▶ [Instructions for the task] Copy each line from the data that has the word "constraint" in it.
(Supplied information)
**config.mk**
```make
export PLATFORM = sky130hd
export DESIGN_NAME = gcr_top
export DESIGN_NICKNAME = d
export VERILOG_FILES = /design/src/hdl/gcr_pkg.sv /design/src/hdl/gcr_cfg_if.sv /design/src/hdl/gcr_route.sv /design/src/hdl/gcr_top.sv
export VERILOG_INCLUDE_DIRS = /design/src /design/src/hdl
export SDC_FILE = /design/constraint.sdc
export NUM_CORES = 1
export LEC_CHECK = 0
export BUFFER_PORTS_ARGS = -buffer_cell sky130_fd_sc_hd__buf_4
export CAP_MARGIN = 40
export CORE_MARGIN = 2
export CORE_UTILIZATION = 41
export DETAILED_ROUTE_END_ITERATION = 16
export PLACE_DENSITY_LB_ADDON = 0.2
export RECOVER_POWER = 25
export SLEW_MARGIN = 20
export SYNTH_ARGS = -nofsm -noshare
export SYNTH_HDL_FRONTEND = slang
export SYNTH_HIERARCHICAL = 1
export SYNTH_SLANG_ARGS = --single-unit
```
**constraint.sdc**
```tcl
create_clock -name i_clk -period 1.6 [get_ports i_clk]
set_input_delay 0.16 -clock i_clk [delete_from_list [all_inputs] [get_ports i_clk]]
set_output_delay 0.16 -clock i_clk [all_outputs]
set_load 0.1 [all_outputs]
```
(End Supplied information)
▶ [Result of this task]
export SDC_FILE = /design/constraint.sdc
**constraint.sdc**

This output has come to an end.